[Collected data]
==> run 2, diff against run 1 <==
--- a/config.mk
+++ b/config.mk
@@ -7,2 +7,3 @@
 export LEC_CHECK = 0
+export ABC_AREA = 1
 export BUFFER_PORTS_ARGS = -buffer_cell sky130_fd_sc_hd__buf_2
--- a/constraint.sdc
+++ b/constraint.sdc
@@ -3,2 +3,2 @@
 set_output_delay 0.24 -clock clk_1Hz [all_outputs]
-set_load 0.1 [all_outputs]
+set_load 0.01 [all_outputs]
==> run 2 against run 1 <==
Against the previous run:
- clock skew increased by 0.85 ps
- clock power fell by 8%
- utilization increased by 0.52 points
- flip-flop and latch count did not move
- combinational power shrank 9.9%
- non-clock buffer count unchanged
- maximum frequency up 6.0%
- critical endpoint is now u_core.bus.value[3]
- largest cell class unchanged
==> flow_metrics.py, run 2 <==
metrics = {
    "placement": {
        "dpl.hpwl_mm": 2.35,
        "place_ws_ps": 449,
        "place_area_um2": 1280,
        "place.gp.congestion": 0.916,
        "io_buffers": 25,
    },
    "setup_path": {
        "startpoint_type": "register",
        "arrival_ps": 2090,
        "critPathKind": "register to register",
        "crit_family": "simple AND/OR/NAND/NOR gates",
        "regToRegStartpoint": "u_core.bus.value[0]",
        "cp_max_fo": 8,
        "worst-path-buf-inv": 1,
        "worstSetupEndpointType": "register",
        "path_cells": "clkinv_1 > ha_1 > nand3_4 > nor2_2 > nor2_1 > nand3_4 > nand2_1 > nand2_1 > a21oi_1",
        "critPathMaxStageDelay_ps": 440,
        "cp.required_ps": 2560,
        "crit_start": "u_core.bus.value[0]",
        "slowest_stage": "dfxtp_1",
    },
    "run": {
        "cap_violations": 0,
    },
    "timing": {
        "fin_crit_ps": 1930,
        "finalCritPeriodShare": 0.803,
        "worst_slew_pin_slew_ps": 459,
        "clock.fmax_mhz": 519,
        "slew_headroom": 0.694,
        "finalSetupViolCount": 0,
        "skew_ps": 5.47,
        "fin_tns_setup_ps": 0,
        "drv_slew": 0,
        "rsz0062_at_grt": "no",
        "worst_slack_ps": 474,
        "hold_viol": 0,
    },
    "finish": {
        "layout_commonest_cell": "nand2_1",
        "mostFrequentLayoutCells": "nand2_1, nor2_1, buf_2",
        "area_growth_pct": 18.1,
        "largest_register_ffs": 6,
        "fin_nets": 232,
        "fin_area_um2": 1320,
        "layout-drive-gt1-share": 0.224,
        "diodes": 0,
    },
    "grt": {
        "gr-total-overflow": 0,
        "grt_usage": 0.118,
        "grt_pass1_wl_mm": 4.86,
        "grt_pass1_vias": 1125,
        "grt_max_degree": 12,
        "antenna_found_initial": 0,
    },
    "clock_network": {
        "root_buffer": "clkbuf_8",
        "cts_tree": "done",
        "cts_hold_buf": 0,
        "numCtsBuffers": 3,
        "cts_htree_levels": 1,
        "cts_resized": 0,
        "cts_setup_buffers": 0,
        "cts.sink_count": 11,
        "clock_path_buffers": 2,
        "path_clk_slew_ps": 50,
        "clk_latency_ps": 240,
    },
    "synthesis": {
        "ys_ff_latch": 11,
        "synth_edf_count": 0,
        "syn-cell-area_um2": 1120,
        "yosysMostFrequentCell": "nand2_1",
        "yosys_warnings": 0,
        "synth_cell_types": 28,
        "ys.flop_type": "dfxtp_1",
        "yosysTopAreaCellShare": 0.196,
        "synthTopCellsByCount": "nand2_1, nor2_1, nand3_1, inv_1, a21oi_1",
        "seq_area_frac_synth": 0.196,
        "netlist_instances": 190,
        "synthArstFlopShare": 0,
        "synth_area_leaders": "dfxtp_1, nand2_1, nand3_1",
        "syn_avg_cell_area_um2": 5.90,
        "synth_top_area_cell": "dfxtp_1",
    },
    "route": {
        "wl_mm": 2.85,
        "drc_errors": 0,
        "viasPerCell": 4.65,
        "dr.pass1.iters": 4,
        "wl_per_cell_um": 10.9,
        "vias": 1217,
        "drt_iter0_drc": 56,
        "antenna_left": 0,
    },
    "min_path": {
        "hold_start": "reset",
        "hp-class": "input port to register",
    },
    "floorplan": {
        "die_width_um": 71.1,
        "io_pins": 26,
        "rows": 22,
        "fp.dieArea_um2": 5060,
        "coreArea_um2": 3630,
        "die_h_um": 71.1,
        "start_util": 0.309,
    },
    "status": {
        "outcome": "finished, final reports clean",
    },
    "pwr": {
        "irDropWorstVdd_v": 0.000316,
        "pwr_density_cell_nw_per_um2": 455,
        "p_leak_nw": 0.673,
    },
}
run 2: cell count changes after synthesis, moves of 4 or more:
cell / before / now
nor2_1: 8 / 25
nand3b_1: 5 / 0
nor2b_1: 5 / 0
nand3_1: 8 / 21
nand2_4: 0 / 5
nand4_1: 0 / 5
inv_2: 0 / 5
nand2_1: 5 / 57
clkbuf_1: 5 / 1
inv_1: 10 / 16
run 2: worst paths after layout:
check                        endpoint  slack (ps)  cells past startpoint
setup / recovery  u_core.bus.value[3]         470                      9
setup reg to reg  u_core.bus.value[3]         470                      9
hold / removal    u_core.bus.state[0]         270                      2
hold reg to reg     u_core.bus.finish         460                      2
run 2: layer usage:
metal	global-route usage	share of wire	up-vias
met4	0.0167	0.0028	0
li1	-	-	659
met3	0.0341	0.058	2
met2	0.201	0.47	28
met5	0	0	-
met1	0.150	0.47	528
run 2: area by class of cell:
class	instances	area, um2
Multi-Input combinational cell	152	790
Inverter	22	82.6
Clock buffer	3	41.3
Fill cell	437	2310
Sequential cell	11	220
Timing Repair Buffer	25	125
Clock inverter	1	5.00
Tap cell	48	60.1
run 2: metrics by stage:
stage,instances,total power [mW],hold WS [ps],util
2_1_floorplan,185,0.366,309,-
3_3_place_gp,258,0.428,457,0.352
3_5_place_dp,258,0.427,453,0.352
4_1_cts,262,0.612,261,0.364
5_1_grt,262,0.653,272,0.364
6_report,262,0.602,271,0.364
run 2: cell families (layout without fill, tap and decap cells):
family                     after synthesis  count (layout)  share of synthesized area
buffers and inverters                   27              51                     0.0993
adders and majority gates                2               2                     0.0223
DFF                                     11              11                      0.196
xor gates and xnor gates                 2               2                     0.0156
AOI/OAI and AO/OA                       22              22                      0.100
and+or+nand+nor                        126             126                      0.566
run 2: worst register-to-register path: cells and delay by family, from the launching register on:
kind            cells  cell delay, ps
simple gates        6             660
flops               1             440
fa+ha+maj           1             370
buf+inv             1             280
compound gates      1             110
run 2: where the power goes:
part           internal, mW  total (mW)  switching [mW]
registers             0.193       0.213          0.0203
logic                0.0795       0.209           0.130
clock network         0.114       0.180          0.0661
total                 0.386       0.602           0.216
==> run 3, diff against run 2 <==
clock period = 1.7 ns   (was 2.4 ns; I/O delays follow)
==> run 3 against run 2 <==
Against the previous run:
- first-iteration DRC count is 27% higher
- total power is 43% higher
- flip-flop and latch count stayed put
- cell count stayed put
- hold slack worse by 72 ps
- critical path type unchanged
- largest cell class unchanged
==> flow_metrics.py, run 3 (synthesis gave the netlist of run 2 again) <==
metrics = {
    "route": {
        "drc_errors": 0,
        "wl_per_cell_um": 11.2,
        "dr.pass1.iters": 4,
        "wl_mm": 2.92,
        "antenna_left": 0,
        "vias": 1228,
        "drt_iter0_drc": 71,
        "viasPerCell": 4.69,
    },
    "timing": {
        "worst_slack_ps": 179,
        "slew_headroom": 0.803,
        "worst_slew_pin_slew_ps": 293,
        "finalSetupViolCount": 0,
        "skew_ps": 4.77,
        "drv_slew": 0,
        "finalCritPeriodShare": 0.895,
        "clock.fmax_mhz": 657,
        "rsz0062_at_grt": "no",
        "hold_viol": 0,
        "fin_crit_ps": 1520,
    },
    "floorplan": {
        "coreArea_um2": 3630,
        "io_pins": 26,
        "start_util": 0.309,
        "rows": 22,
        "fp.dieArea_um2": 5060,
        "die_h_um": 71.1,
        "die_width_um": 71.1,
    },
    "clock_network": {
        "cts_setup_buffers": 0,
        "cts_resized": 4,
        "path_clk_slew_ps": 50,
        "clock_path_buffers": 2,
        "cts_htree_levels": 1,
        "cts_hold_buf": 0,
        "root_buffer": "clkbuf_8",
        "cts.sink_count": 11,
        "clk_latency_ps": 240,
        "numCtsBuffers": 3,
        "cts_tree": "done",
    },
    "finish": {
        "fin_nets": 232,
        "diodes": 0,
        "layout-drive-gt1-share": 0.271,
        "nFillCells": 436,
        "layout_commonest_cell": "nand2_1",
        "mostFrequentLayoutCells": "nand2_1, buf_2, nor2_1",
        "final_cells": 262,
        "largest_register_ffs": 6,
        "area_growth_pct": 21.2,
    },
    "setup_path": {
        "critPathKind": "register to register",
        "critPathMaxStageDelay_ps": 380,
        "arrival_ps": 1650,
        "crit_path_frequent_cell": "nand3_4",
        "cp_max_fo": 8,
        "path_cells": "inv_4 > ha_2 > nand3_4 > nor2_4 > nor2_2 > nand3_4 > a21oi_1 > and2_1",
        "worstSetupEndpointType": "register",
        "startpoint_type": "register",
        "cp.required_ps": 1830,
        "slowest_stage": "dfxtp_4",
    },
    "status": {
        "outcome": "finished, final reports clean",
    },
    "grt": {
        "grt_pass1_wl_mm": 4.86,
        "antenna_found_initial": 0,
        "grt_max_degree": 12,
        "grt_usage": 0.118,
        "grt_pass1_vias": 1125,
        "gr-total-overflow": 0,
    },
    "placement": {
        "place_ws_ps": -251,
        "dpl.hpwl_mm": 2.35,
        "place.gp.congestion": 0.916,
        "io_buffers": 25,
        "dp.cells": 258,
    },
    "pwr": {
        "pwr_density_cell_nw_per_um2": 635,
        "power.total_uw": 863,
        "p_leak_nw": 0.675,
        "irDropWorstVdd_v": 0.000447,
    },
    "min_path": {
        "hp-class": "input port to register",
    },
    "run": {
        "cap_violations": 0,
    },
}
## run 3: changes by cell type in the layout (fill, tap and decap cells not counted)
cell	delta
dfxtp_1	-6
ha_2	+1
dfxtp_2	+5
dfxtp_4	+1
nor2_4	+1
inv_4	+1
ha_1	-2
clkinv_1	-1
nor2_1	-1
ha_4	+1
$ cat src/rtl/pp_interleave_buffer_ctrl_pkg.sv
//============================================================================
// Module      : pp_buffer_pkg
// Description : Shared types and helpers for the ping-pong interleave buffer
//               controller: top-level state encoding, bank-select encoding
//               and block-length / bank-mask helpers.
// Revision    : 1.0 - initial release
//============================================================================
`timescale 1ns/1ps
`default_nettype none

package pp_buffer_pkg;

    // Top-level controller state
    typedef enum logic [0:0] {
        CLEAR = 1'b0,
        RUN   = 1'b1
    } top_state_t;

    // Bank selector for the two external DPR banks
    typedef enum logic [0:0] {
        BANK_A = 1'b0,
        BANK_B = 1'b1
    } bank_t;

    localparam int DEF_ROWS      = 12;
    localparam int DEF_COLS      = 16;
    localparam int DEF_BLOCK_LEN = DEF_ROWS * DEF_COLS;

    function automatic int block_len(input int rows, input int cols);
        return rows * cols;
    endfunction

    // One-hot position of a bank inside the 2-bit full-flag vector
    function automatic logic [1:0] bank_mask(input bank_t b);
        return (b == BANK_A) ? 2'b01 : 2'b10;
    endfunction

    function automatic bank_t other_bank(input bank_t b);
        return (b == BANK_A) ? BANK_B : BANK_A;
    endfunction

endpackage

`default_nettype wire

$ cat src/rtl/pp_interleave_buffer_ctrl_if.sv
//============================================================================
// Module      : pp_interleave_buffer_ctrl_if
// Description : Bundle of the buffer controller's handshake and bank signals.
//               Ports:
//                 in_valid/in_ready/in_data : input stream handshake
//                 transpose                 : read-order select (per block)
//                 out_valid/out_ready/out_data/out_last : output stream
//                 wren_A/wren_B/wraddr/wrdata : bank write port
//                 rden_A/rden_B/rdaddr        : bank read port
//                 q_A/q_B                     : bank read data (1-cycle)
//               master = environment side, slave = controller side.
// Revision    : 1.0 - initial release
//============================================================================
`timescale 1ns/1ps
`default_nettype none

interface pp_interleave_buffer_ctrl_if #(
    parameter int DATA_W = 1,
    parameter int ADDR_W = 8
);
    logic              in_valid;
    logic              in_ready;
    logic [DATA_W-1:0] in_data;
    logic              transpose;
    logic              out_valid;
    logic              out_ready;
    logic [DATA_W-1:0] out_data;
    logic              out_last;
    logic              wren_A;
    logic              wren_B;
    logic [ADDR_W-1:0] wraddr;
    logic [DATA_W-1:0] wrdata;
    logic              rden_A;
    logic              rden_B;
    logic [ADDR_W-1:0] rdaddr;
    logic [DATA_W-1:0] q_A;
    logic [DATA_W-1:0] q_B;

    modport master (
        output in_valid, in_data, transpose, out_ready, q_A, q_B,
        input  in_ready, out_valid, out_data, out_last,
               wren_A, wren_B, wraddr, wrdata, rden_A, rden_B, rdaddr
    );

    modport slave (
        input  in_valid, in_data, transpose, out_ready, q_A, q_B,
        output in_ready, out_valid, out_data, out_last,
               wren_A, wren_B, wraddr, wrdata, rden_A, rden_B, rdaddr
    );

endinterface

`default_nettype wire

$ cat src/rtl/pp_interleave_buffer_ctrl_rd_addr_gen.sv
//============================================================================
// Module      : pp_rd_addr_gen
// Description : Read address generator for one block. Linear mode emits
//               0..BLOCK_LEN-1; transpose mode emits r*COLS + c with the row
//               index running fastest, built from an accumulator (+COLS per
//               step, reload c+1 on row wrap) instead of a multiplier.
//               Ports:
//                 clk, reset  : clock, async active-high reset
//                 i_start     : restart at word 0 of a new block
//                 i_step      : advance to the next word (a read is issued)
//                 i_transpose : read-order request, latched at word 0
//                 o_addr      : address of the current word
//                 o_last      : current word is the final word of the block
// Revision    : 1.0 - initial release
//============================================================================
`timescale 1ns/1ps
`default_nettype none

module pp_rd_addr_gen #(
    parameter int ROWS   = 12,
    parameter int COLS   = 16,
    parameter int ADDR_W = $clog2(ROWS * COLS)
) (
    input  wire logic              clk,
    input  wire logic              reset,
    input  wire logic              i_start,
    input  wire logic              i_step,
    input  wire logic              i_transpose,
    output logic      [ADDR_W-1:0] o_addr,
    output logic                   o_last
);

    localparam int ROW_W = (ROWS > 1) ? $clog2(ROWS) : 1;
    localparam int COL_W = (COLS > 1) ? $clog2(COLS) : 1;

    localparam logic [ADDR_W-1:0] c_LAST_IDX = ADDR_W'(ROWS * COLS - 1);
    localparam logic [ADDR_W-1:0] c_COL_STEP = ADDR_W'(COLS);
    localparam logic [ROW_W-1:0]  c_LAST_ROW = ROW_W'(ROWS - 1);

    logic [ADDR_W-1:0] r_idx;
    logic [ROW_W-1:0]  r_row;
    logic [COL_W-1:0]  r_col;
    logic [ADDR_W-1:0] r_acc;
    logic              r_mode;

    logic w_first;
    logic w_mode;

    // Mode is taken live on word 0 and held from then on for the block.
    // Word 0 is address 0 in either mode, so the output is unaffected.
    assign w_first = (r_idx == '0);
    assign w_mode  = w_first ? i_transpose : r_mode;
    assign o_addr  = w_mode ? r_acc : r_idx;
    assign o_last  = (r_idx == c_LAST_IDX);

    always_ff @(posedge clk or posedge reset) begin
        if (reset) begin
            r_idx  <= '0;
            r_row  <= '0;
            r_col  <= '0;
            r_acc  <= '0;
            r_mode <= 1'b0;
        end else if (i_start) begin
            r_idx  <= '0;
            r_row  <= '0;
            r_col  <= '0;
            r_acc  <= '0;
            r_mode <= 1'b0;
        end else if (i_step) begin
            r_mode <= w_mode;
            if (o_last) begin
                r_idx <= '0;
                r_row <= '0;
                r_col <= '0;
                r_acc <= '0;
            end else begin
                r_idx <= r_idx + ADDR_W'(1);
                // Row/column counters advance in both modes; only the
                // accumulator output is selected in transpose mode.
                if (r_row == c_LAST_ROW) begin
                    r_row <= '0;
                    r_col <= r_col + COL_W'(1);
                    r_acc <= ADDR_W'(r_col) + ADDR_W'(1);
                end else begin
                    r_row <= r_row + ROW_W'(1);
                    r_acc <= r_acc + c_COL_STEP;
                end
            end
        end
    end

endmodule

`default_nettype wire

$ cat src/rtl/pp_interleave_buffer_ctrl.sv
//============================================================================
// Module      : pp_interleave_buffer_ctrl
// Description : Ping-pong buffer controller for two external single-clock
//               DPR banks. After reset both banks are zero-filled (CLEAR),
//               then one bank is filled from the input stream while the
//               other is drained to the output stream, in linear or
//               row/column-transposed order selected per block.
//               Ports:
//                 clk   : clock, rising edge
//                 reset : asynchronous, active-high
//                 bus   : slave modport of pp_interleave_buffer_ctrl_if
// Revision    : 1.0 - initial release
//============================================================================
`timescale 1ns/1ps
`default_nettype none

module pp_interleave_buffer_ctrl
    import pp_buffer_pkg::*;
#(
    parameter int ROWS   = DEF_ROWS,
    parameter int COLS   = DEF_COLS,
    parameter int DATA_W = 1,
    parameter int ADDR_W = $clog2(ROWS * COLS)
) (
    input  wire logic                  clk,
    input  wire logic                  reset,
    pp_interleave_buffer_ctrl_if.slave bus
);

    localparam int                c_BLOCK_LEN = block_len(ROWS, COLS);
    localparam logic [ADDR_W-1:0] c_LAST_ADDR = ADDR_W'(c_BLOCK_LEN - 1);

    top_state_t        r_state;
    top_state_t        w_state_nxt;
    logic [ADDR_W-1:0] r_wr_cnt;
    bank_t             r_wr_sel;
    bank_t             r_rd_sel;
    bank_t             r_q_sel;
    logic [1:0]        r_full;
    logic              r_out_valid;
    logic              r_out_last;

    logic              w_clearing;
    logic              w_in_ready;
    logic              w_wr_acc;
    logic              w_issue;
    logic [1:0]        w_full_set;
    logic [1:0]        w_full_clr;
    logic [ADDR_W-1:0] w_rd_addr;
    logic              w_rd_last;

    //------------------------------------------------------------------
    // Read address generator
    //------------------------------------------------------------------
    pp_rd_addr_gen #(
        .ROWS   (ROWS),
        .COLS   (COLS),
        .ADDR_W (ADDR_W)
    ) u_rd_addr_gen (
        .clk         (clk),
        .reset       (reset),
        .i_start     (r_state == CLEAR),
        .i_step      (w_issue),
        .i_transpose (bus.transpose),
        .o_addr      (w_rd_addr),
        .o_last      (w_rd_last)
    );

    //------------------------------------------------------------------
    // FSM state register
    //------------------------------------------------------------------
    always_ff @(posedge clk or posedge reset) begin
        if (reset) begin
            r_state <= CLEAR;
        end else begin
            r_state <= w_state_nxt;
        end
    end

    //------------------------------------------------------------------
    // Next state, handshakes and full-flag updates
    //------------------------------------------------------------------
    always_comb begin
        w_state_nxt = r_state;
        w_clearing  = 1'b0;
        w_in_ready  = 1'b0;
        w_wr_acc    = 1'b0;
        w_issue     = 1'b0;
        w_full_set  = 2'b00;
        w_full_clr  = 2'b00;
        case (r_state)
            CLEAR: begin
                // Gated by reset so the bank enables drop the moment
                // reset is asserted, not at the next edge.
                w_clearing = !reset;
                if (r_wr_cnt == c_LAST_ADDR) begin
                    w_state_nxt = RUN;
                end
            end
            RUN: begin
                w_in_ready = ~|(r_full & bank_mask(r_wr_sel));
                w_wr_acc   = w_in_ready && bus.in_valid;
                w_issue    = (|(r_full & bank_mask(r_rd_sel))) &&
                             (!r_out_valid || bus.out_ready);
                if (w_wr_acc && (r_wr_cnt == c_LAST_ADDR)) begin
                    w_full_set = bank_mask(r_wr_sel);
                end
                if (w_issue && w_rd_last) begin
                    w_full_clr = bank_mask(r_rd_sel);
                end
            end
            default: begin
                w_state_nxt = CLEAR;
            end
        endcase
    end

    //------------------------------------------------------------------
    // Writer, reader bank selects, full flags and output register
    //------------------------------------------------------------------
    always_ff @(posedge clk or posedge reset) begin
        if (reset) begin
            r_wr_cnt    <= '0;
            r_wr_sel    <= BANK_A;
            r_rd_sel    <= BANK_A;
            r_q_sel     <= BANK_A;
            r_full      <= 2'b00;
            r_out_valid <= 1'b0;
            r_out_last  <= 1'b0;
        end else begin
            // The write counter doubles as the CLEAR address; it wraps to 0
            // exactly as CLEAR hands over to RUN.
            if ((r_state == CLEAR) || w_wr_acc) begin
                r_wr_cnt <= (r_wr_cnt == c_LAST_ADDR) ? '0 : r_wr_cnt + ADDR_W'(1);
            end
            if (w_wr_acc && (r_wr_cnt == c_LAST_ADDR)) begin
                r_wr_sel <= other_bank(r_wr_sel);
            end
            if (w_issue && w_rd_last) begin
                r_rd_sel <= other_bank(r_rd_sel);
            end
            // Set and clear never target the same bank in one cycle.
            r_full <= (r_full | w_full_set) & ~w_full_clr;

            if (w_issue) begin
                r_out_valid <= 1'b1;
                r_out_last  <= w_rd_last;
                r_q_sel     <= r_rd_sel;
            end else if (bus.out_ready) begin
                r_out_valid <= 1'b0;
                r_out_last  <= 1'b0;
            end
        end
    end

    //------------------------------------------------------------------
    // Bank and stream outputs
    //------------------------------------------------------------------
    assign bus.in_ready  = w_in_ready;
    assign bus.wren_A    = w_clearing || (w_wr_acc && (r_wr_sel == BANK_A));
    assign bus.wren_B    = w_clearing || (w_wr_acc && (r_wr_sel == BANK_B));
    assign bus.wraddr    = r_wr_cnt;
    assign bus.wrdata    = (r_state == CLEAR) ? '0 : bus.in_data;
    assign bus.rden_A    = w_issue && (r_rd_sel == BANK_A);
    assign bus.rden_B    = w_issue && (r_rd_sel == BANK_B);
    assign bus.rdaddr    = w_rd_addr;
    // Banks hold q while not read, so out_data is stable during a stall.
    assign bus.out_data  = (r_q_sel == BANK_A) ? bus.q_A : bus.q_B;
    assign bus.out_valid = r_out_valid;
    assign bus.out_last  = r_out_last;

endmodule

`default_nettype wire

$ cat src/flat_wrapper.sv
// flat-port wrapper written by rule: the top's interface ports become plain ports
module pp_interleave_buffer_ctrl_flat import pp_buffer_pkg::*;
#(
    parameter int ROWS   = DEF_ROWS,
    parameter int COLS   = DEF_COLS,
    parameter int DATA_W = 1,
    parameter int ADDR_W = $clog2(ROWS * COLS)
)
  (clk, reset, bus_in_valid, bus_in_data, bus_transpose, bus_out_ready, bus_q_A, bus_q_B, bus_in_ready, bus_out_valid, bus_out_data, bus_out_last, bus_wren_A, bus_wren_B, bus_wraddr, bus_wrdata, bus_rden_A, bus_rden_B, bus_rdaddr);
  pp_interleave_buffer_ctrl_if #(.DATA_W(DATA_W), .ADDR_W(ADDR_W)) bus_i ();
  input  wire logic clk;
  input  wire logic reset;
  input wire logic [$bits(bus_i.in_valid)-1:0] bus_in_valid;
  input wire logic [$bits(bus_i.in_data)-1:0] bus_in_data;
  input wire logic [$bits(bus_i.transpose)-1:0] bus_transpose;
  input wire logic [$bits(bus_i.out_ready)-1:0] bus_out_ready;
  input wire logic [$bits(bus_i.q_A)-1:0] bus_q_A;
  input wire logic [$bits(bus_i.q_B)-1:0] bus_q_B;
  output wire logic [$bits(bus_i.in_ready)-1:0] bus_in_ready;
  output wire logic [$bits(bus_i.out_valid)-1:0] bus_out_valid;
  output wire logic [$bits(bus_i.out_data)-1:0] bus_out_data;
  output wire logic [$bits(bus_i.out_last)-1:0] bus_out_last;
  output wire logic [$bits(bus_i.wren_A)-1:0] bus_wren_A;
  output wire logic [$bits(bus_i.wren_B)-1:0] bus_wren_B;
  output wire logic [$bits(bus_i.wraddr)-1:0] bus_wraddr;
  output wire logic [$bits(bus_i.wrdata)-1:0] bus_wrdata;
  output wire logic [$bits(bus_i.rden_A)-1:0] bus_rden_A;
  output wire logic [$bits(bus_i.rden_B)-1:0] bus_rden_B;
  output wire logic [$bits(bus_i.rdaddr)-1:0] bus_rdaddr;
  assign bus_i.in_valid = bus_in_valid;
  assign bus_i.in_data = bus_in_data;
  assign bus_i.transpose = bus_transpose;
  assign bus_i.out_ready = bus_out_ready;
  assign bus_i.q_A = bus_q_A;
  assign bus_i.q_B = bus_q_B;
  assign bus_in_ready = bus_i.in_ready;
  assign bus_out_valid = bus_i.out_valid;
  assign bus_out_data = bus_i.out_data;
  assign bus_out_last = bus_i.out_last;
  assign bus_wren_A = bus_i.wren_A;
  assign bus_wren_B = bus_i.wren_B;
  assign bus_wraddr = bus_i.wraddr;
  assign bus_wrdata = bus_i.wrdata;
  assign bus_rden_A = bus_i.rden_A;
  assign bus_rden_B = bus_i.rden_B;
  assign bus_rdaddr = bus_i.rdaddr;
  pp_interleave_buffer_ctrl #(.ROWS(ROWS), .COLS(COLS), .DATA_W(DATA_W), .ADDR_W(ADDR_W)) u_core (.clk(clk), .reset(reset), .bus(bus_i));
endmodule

▶ **What the task requires**
State how many lines in the records above contain the word "mostFrequentLayoutCells", giving only the number.

▶ **Response to the task**
2